**src/rtl/fifo_pkg.sv**
```systemverilog
// Shared FIFO constants, port-direction encodings and controller state type.
// Used by the controller, its pointer registers and the memory/tester pair.
package fifo_pkg;

    localparam int DEF_ADDR_W = 3;
    localparam int DEF_DATA_W = 4;

    localparam logic RW_WRITE = 1'b1;
    localparam logic RW_READ  = 1'b0;

    typedef enum logic {
        INIT = 1'b0,
        RUN  = 1'b1
    } fifoState_t;

endpackage

```
**src/rtl/fifo_ptr.sv**
```systemverilog
// Wrap-bit queue pointer: ADDR_W address bits plus one MSB that toggles per lap.
// Latency: new value one cycle after inc.
// Backpressure: none; the caller gates inc with its own full/empty decision.
module fifo_ptr
    import fifo_pkg::*;
#(
    parameter int ADDR_W = DEF_ADDR_W
) (
    input  logic              clk,
    input  logic              reset_L,
    input  logic              inc,
    output logic [ADDR_W:0]   ptr
);

    localparam logic [ADDR_W:0] ONE = (ADDR_W + 1)'(1);

    always_ff @(posedge clk) begin
        if (!reset_L) begin
            ptr <= '0;
        end else if (inc) begin
            ptr <= ptr + ONE;
        end
    end

endmodule

```
**src/rtl/fifo_ctrl.sv**
```systemverilog
// Push/pop queue controller over a dual-port RAM (port A writes, port B reads).
// Latency: popped word appears on data_out one cycle after an accepted pop.
// Backpressure: push dropped when full, pop dropped when empty, both sticky-flagged.
module fifo_ctrl
    import fifo_pkg::*;
#(
    parameter int ADDR_W = DEF_ADDR_W,
    parameter int DATA_W = DEF_DATA_W,
    parameter int AF_THR = 6,
    parameter int AE_THR = 2
) (
    input  logic              clk,
    input  logic              reset_L,
    input  logic              push,
    input  logic [DATA_W-1:0] data_in,
    input  logic              pop,
    output logic [DATA_W-1:0] data_out,
    output logic              valid_out,
    output logic              ready,
    output logic              full,
    output logic              empty,
    output logic              almost_full,
    output logic              almost_empty,
    output logic [ADDR_W:0]   count,
    output logic              overflow,
    output logic              underflow,
    output logic [ADDR_W-1:0] AddrA,
    output logic [ADDR_W-1:0] AddrB,
    output logic              rwA,
    output logic              rwB,
    output logic [DATA_W-1:0] DataInA,
    output logic [DATA_W-1:0] DataInB,
    input  logic [DATA_W-1:0] DataOutB
);

    localparam logic [ADDR_W:0]   ONE       = (ADDR_W + 1)'(1);
    localparam logic [ADDR_W:0]   DEPTH_LVL = (ADDR_W + 1)'(1 << ADDR_W);
    localparam logic [ADDR_W:0]   AF_LVL    = (ADDR_W + 1)'(AF_THR);
    localparam logic [ADDR_W:0]   AE_LVL    = (ADDR_W + 1)'(AE_THR);
    localparam logic [ADDR_W-1:0] INIT_LAST = '1;

    fifoState_t        state, stateNext;
    logic [ADDR_W-1:0] initCnt;
    logic [ADDR_W:0]   wrPtr, rdPtr, countNext;
    logic              pushAcc, popAcc;

    fifo_ptr #(.ADDR_W(ADDR_W)) uWrPtr (.clk(clk), .reset_L(reset_L), .inc(pushAcc), .ptr(wrPtr));
    fifo_ptr #(.ADDR_W(ADDR_W)) uRdPtr (.clk(clk), .reset_L(reset_L), .inc(popAcc),  .ptr(rdPtr));

    // Wrap-bit pointer difference is the occupancy, 0..DEPTH, with no extra counter.
    assign count = wrPtr - rdPtr;

    always_comb begin
        stateNext = state;
        AddrA     = wrPtr[ADDR_W-1:0];
        rwA       = RW_READ;
        DataInA   = '0;
        ready     = 1'b0;
        pushAcc   = 1'b0;
        popAcc    = 1'b0;
        case (state)
            INIT: begin
                AddrA = initCnt;
                rwA   = RW_WRITE;
                if (initCnt == INIT_LAST) begin
                    stateNext = RUN;
                end
            end
            RUN: begin
                ready   = 1'b1;
                pushAcc = push && !full;
                popAcc  = pop && !empty;
                if (pushAcc) begin
                    rwA     = RW_WRITE;
                    DataInA = data_in;
                end
            end
            default: stateNext = INIT;
        endcase
    end

    always_comb begin
        countNext = count;
        case ({pushAcc, popAcc})
            2'b10:   countNext = count + ONE;
            2'b01:   countNext = count - ONE;
            default: countNext = count;
        endcase
    end

    assign AddrB    = rdPtr[ADDR_W-1:0];
    assign rwB      = RW_READ;
    assign DataInB  = '0;
    assign data_out = valid_out ? DataOutB : '0;

    always_ff @(posedge clk) begin
        if (!reset_L) begin
            state        <= INIT;
            initCnt      <= '0;
            valid_out    <= 1'b0;
            full         <= 1'b0;
            empty        <= 1'b1;
            almost_full  <= 1'b0;
            almost_empty <= 1'b1;
            overflow     <= 1'b0;
            underflow    <= 1'b0;
        end else begin
            state        <= stateNext;
            valid_out    <= popAcc;
            full         <= (countNext == DEPTH_LVL);
            empty        <= (countNext == '0);
            almost_full  <= (countNext >= AF_LVL);
            almost_empty <= (countNext <= AE_LVL);
            if (state == INIT) begin
                initCnt <= initCnt + 1'b1;
            end
            if (state == RUN && push && full) begin
                overflow <= 1'b1;
            end
            if (state == RUN && pop && empty) begin
                underflow <= 1'b1;
            end
        end
    end

endmodule
```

======

TASK: The answer must consist of every line from the entries above that contains the string "queue".

PROBLEM SOLUTION:
// Wrap-bit queue pointer: ADDR_W address bits plus one MSB that toggles per lap.
// Push/pop queue controller over a dual-port RAM (port A writes, port B reads).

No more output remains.